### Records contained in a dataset
BEGIN

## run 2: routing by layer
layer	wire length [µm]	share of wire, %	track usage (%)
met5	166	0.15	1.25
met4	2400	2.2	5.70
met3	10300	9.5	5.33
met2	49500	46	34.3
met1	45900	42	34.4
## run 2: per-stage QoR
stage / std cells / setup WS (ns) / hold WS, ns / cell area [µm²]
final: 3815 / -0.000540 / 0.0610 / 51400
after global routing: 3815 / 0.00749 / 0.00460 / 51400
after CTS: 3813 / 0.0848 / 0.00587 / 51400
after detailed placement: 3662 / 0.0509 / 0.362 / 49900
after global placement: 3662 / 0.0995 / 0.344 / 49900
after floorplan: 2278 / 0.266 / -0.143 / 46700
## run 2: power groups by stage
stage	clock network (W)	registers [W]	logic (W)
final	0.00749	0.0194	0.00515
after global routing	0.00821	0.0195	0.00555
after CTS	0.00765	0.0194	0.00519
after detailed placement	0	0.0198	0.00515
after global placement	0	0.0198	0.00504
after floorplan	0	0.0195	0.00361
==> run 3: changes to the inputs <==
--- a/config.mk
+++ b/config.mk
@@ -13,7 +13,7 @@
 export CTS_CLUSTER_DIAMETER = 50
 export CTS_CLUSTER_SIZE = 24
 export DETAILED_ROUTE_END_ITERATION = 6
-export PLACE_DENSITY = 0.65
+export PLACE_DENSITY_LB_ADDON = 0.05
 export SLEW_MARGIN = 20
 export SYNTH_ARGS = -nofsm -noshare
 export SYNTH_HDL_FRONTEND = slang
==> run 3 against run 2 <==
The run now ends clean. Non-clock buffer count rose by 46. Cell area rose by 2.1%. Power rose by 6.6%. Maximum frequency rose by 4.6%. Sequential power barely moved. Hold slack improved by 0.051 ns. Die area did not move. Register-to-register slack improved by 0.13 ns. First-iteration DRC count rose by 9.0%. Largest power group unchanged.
==> config.mk <==
export PLATFORM = sky130hd
export DESIGN_NAME = calendar_date_counter_top
export DESIGN_NICKNAME = d
export VERILOG_FILES = /design/src/rtl/cdc_pkg.sv /design/src/rtl/calendar_date_counter_top.sv
export SDC_FILE = /design/constraint.sdc
export NUM_CORES = 1
export LEC_CHECK = 0
export ABC_CLOCK_PERIOD_IN_PS = 20200
export BUFFER_PORTS_ARGS = -buffer_cell sky130_fd_sc_hd__buf_2
export CELL_PAD_IN_SITES_DETAIL_PLACEMENT = 1
export CELL_PAD_IN_SITES_GLOBAL_PLACEMENT = 1
export CORE_MARGIN = 2
export CORE_UTILIZATION = 49
export CTS_CLUSTER_SIZE = 12
export DETAILED_ROUTE_END_ITERATION = 6
export MAX_ROUTING_LAYER = met4
export PLACE_DENSITY = 0.95
export RECOVER_POWER = 50
export SYNTH_ARGS = -nofsm -noshare
export SYNTH_HDL_FRONTEND = slang
export SYNTH_SLANG_ARGS = --single-unit
==> constraint.sdc <==
create_clock -name clk -period 20.2 [get_ports clk]
set_input_delay 3.03 -clock clk [delete_from_list [all_inputs] [get_ports clk]]
set_output_delay 3.03 -clock clk [all_outputs]
set_load 0.03 [all_outputs]
==> src/rtl/cdc_pkg.sv <==
package cdc_pkg;

	localparam int YEAR_W  = 14;
	localparam int MONTH_W = 4;
	localparam int DAY_W   = 5;
	localparam int DOY_W   = 9;
	localparam int PADDR_W = 3;

	localparam logic CMD_LOAD    = 1'b0;
	localparam logic CMD_ADVANCE = 1'b1;

	localparam logic REG_MIN_YEAR = 1'b0;
	localparam logic REG_MAX_YEAR = 1'b1;

	localparam logic [YEAR_W-1:0]  RST_MIN_YEAR = YEAR_W'(1);
	localparam logic [YEAR_W-1:0]  RST_MAX_YEAR = YEAR_W'(9999);
	localparam logic [YEAR_W-1:0]  RST_YEAR     = YEAR_W'(2000);
	localparam logic [MONTH_W-1:0] RST_MONTH    = MONTH_W'(1);
	localparam logic [DAY_W-1:0]   RST_DAY      = DAY_W'(1);

	localparam logic [MONTH_W-1:0] LAST_MONTH = MONTH_W'(12);

	// Inverse of 25 modulo 2**14 and the largest product a multiple of 25 can give.
	localparam logic [YEAR_W-1:0] INV25     = YEAR_W'(7209);
	localparam logic [YEAR_W-1:0] DIV25_MAX = YEAR_W'(((1 << YEAR_W) - 1) / 25);

	typedef struct packed {
		logic               cmd;
		logic [YEAR_W-1:0]  year_in;
		logic [MONTH_W-1:0] month_in;
		logic [DAY_W-1:0]   day_in;
	} req_t;

	typedef struct packed {
		logic [YEAR_W-1:0]  year_out;
		logic [MONTH_W-1:0] month_out;
		logic [DAY_W-1:0]   day_out;
		logic [DOY_W-1:0]   day_of_year;
		logic               leap_out;
		logic               status;
	} rsp_t;

	// A year divisible by 25 maps to at most DIV25_MAX when multiplied by the odd inverse.
	function automatic logic leap_of(input logic [YEAR_W-1:0] y);
		logic [YEAR_W-1:0] p;
		logic              div25;
		p     = YEAR_W'(y * INV25);
		div25 = (p <= DIV25_MAX);
		return ((y[1:0] == 2'd0) && !div25) || ((y[3:0] == 4'd0) && div25);
	endfunction

	function automatic logic [DAY_W-1:0] days_in(input logic [MONTH_W-1:0] m, input logic leap);
		logic [DAY_W-1:0] d;
		case (m)
			4'd1, 4'd3, 4'd5, 4'd7, 4'd8, 4'd10, 4'd12: d = DAY_W'(31);
			4'd4, 4'd6, 4'd9, 4'd11:                   d = DAY_W'(30);
			4'd2:                                      d = leap ? DAY_W'(29) : DAY_W'(28);
			default:                                   d = '0;
		endcase
		return d;
	endfunction

	function automatic logic [DOY_W-1:0] month_start(input logic [MONTH_W-1:0] m);
		logic [DOY_W-1:0] s;
		case (m)
			4'd1:    s = DOY_W'(0);
			4'd2:    s = DOY_W'(31);
			4'd3:    s = DOY_W'(59);
			4'd4:    s = DOY_W'(90);
			4'd5:    s = DOY_W'(120);
			4'd6:    s = DOY_W'(151);
			4'd7:    s = DOY_W'(181);
			4'd8:    s = DOY_W'(212);
			4'd9:    s = DOY_W'(243);
			4'd10:   s = DOY_W'(273);
			4'd11:   s = DOY_W'(304);
			4'd12:   s = DOY_W'(334);
			default: s = '0;
		endcase
		return s;
	endfunction

endpackage

==> src/rtl/calendar_date_counter_top.sv <==
// Channel   Direction  Handshake              Word
// req       in         req_valid/req_ready    cdc_pkg::req_t (cmd, year, month, day)
// rsp       out        rsp_valid/rsp_ready    cdc_pkg::rsp_t (date, day of year, leap, status)
// apb       in/out     psel/penable/pwrite    min_year at 0x0, max_year at 0x4
//
// One command per cycle: the stored date and the result register update at the
// edge that accepts a word, so a tick sees the previous command's date directly.
// The result register is the only stage; req_ready drops only while a result
// waits and rsp_ready is low. Reset sets the date to 2000-01-01 and the bounds
// to 1..9999; no clearing pass is needed.
module calendar_date_counter_top (
	input  logic                          clk,
	input  logic                          arst_n,
	input  logic                          req_valid,
	output logic                          req_ready,
	input  cdc_pkg::req_t                 req,
	output logic                          rsp_valid,
	input  logic                          rsp_ready,
	output cdc_pkg::rsp_t                 rsp,
	input  logic                          psel,
	input  logic                          penable,
	input  logic                          pwrite,
	input  logic [cdc_pkg::PADDR_W-1:0]   paddr,
	input  logic [31:0]                   pwdata,
	output logic [31:0]                   prdata,
	output logic                          pready
);
	import cdc_pkg::*;

	logic [YEAR_W-1:0]  min_year_q, max_year_q;
	logic [YEAR_W-1:0]  year_q;
	logic [MONTH_W-1:0] month_q;
	logic [DAY_W-1:0]   day_q;
	logic               leap_q;
	logic               rsp_valid_q;
	rsp_t               rsp_q;

	logic               accept;
	logic               wr_en;
	logic               load_leap;
	logic [DAY_W-1:0]   load_lim;
	logic               load_ok;
	logic [YEAR_W-1:0]  next_year_inc;
	logic               next_year_leap;
	logic [DAY_W-1:0]   cur_lim;
	logic [YEAR_W-1:0]  year_d;
	logic [MONTH_W-1:0] month_d;
	logic [DAY_W-1:0]   day_d;
	logic               leap_d;
	logic               status_d;
	logic [DOY_W-1:0]   doy_d;

	assign pready    = 1'b1;
	assign wr_en     = psel && penable && pwrite && pready;
	assign prdata    = (paddr[2] == REG_MAX_YEAR) ? 32'(max_year_q) : 32'(min_year_q);

	assign req_ready = !rsp_valid_q || rsp_ready;
	assign accept    = req_valid && req_ready;
	assign rsp_valid = rsp_valid_q;
	assign rsp       = rsp_q;

	always_ff @(posedge clk or negedge arst_n) begin
		if (!arst_n) begin
			min_year_q <= RST_MIN_YEAR;
			max_year_q <= RST_MAX_YEAR;
		end else if (wr_en) begin
			if (paddr[2] == REG_MIN_YEAR) begin
				min_year_q <= pwdata[YEAR_W-1:0];
			end else begin
				max_year_q <= pwdata[YEAR_W-1:0];
			end
		end
	end

	always_comb begin
		load_leap      = leap_of(req.year_in);
		load_lim       = days_in(req.month_in, load_leap);
		load_ok        = (req.year_in >= min_year_q) && (req.year_in <= max_year_q) &&
		                 (load_lim != '0) && (req.day_in != '0) && (req.day_in <= load_lim);
		next_year_inc  = year_q + YEAR_W'(1);
		next_year_leap = leap_of(next_year_inc);
		cur_lim        = days_in(month_q, leap_q);

		year_d   = year_q;
		month_d  = month_q;
		day_d    = day_q;
		leap_d   = leap_q;
		status_d = 1'b0;

		if (req.cmd == CMD_LOAD) begin
			if (load_ok) begin
				year_d  = req.year_in;
				month_d = req.month_in;
				day_d   = req.day_in;
				leap_d  = load_leap;
			end else begin
				status_d = 1'b1;
			end
		end else begin
			if (day_q < cur_lim) begin
				day_d = day_q + DAY_W'(1);
			end else begin
				day_d = RST_DAY;
				if (month_q >= LAST_MONTH) begin
					month_d = RST_MONTH;
					year_d  = next_year_inc;
					leap_d  = next_year_leap;
				end else begin
					month_d = month_q + MONTH_W'(1);
				end
			end
			// The advanced date is kept even when its year falls outside the bounds.
			status_d = !((year_d >= min_year_q) && (year_d <= max_year_q));
		end

		doy_d = DOY_W'(day_d) + month_start(month_d) +
		        DOY_W'(leap_d && (month_d > MONTH_W'(2)) && (month_d <= LAST_MONTH));
	end

	always_ff @(posedge clk or negedge arst_n) begin
		if (!arst_n) begin
			year_q      <= RST_YEAR;
			month_q     <= RST_MONTH;
			day_q       <= RST_DAY;
			leap_q      <= 1'b1;
			rsp_valid_q <= 1'b0;
		end else begin
			if (accept) begin
				year_q      <= year_d;
				month_q     <= month_d;
				day_q       <= day_d;
				leap_q      <= leap_d;
				rsp_valid_q <= 1'b1;
			end else if (rsp_ready) begin
				rsp_valid_q <= 1'b0;
			end
		end
	end

	always_ff @(posedge clk) begin
		if (accept) begin
			rsp_q.year_out    <= year_d;
			rsp_q.month_out   <= month_d;
			rsp_q.day_out     <= day_d;
			rsp_q.day_of_year <= doy_d;
			rsp_q.leap_out    <= leap_d;
			rsp_q.status      <= status_d;
		end
	end

endmodule

==> flow_summary.toml <==
[route]
dr.pass1.iters = 5
drc = 0
wl_per_cell_um = 23.2
drtIter0Drc = 609
dr_total_vias = 7671
totalWireLength_mm = 28.9
viasPerCell = 6.15
ant_nets = 0

[worst_setup_path]
worstPathRequired_ns = 20.30
cpMaxStageDelayCell = "fa_1"
crit_arrival_ns = 11.67
endpoint = "rsp[9]$_DFFE_PP_"
r2r_cells = 30
worstSetupPathType = "input port to register"
worst-path-max-fanout = 18
crit_path_frequent_cell = "ha_1"
max_stage_delay_ns = 0.55
r2r_slack_ns = 12.84
worst-path-buf-inv = 3
endpoint_kind = "register"
cp.depth = 36
worst_r2r_endpoint = "rsp[10]$_DFFE_PP_"
crit_start = "req[12]"
cp_top_family = "compound AO/OA/AOI/OAI gates"
r2r-start = "year_q[2]$_DFFE_PN0P_"
start_kind = "input port"

[finish]
nNetsFinal = 1259
drive_gt1_share_pct = 15.7
antennaDiodeCount = 0
final_area_um2 = 9810
fill_cells = 2107
multi_input_area_um2 = 5940
utilization_pct = 54.4
stdcell_count = 1247
ff_latch_area_um2 = 2370
syn_to_final_growth_pct = 8.92

[outcome]
status = "finished, violations left"
violations = "capacitance limit, slew limit"

[synth]
synthFlopType = "dfrtp_1"
synthArstFlopShare_pct = 60.9
ys_seq_elements = 87
ys_types = 73
syn_area_um2 = 9010
avgSynthCellArea_um2 = 9.60
netlist_instances = 938
ys_warn_count = 0
synth-edff-count = 34
seq_area_frac_synth_pct = 26.3

[clock_tree]
cts-buffers-inserted = 9
clkSinkCount = 87
cts_tree = "built"
htreeDepth = 3
max-clock-path-buffers = 2
insertion_delay_ns = 0.36
cts-root-buf = "clkbuf_16"
post_cts_buffers = 0
cts.repair.resized = 0
cts_hold_buf = 0
clkTransAtPathRegs_ns = 0.07

[timing]
tightestPinTransition_ns = 3.00
rsz0062_at_grt = "false"
setup_violations = 0
relSlewSlack_pct = -99.9
fmax_ghz = 0.0865
fin_skew_ns = 0.00857
finalHoldViolations = 0
fin_hold_ws_ns = 0.513
finalSetupTns_ns = 0
period_needed_ns = 11.57
fin_crit_sh_pct = 57.3
maxSlewViolCount = 54

[global_routing]
grt_first_pass_wirelength_mm = 45.8
grt_max_degree = 54
grt_pass1_vias = 8553
antenna_found_initial = 0
grtUsageTotal_pct = 30.9
grt_overflow = 0

[die]
die_h_um = 140
start_util_pct = 50.0
dieArea_um2 = 19500
core-area_um2 = 18000
pin_count = 135
die_w_um = 140
rows = 49

[placed_design]
post-dp-hpwl_mm = 21.7
place_inst = 1231
io_buffers = 95
gp_congestion = 0.917
placed_cell_area_um2 = 9540

[run]
cap_viol_max_count = 1

[worst_hold_path]
min_delay_path_depth = 1
worstHoldPathType = "register to register"

[pwr]
power.density_nw_per_um2 = 197
vdd_drop_max_mv = 0.118
leakagePower_uw = 0.00473
-- worst register-to-register path, delay by kind of cell (launching register included) --
kind,cells,cell delay [ns]
simple gates,6,1.03
fa+ha+maj,7,2.39
buf+inv,3,0.21
flops,1,0.65
compound gates,12,2.33
xor+xnor,2,0.49
-- state kept, by name, indices dropped and copies added (netlist names) --
signal / flops
rsp: 34
max_year_q: 14
min_year_q: 14
year_q: 14
day_q: 5
month_q: 4
leap_q: 1
rsp_valid: 1
-- synth_stat cells (34+ instances only) --
master	n	area, um2
edfxtp_1	34	1020
nor2_1	40	150
a21oi_1	35	175
nand2_1	64	240
inv_1	117	439
ha_1	157	1960
o21ai_0	59	295
mux2_2	44	495
xnor2_1	47	412
dfrtp_1	35	876
-- through the flow --
| stage | worst slack, ns | power [uW] |
|---|---|---|
| after floorplan | 10.15 | 1360 |
| after global placement | 8.97 | 1580 |
| after detailed placement | 8.53 | 1710 |
| after CTS | 8.80 | 1930 |
| after global routing | 8.38 | 2090 |
| final | 8.63 | 1930 |
-- power by group --
group / switching [uW] / internal, uW
Clock: 77.5 / 107
Combinational: 832 / 583
Sequential: 63.1 / 271
Total: 973 / 961
-- worst min-delay path by stage --
stage | from | endpoint | slack, ns
3_3_place_gp | min_year_q[6]$_DFFE_PN0P_ | min_year_q[6]$_DFFE_PN0P_ | 0.49
4_1_cts | min_year_q[4]$_DFFE_PN0P_ | min_year_q[4]$_DFFE_PN0P_ | 0.52
6_report | min_year_q[4]$_DFFE_PN0P_ | min_year_q[4]$_DFFE_PN0P_ | 0.51
5_1_grt | min_year_q[7]$_DFFE_PN0P_ | min_year_q[7]$_DFFE_PN0P_ | 0.52
3_5_place_dp | min_year_q[4]$_DFFE_PN0P_ | min_year_q[4]$_DFFE_PN0P_ | 0.50
2_1_floorplan | min_year_q[10]$_DFFE_PN0P_ | min_year_q[10]$_DFFE_PN0P_ | 0.48
-- placed cells by master, fill, tap and decap left out, types with 8 or more instances in the layout --
master	instances
dfrtp_1	35
buf_2	59
dfstp_2	18
xnor2_1	47
conb_1	19
o21a_1	8
clkbuf_16	9
nor2_1	40
a21o_1	19
mux2i_1	17
nand3_1	17
nor2b_1	9
inv_1	117
ha_1	157
nand4_1	11
a21oi_1	35
fa_1	23
nand2_1	64
clkbuf_1	37
edfxtp_1	34
mux2_2	43
o21ai_0	59
xor2_1	23
-- kinds of logic (layout without fill, tap and decap cells) --
family | count (synthesis) | in the layout | synth area share [%]
and+or+nand+nor | 186 | 186 | 10.1
AOI/OAI and AO/OA | 182 | 182 | 13.7
adders and majority gates | 180 | 180 | 26.9
buffers and inverters | 169 | 232 | 8.39
DFF | 87 | 87 | 26.3
xor gates and xnor gates | 71 | 71 | 7.06
muxes | 61 | 61 | 7.39
other | 2 | 19 | 0.0834
-- layer usage --
| metal | up-vias | track usage, % | wire length, um | share of wire (%) |
|---|---|---|---|---|
| met5 | - | - | 0 | 0 |
| met4 | 0 | 17.4 | 1770 | 6.1 |
| met3 | 138 | 3.89 | 1370 | 4.7 |
| met2 | 350 | 51.5 | 14300 | 49 |
| met1 | 3810 | 36.1 | 11500 | 40 |
| li1 | 3373 | - | - | - |
-- area by class of cell --
type | count | area share (%)
clock buffer | 12 | 2.72
clock inverter | 4 | 0.510
inverter | 118 | 4.52
multi-input combinational | 699 | 60.6
sequential | 87 | 24.2
tap | 229 | 2.92
timing repair buffer | 98 | 4.58
Power figures use the tool's default switching activity.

END

### Work item
Beginning with the first line above, could you copy every line exactly, up to and including the one with "## run 2: per-stage QoR"?

### Task output
## run 2: routing by layer
layer	wire length [µm]	share of wire, %	track usage (%)
met5	166	0.15	1.25
met4	2400	2.2	5.70
met3	10300	9.5	5.33
met2	49500	46	34.3
met1	45900	42	34.4
## run 2: per-stage QoR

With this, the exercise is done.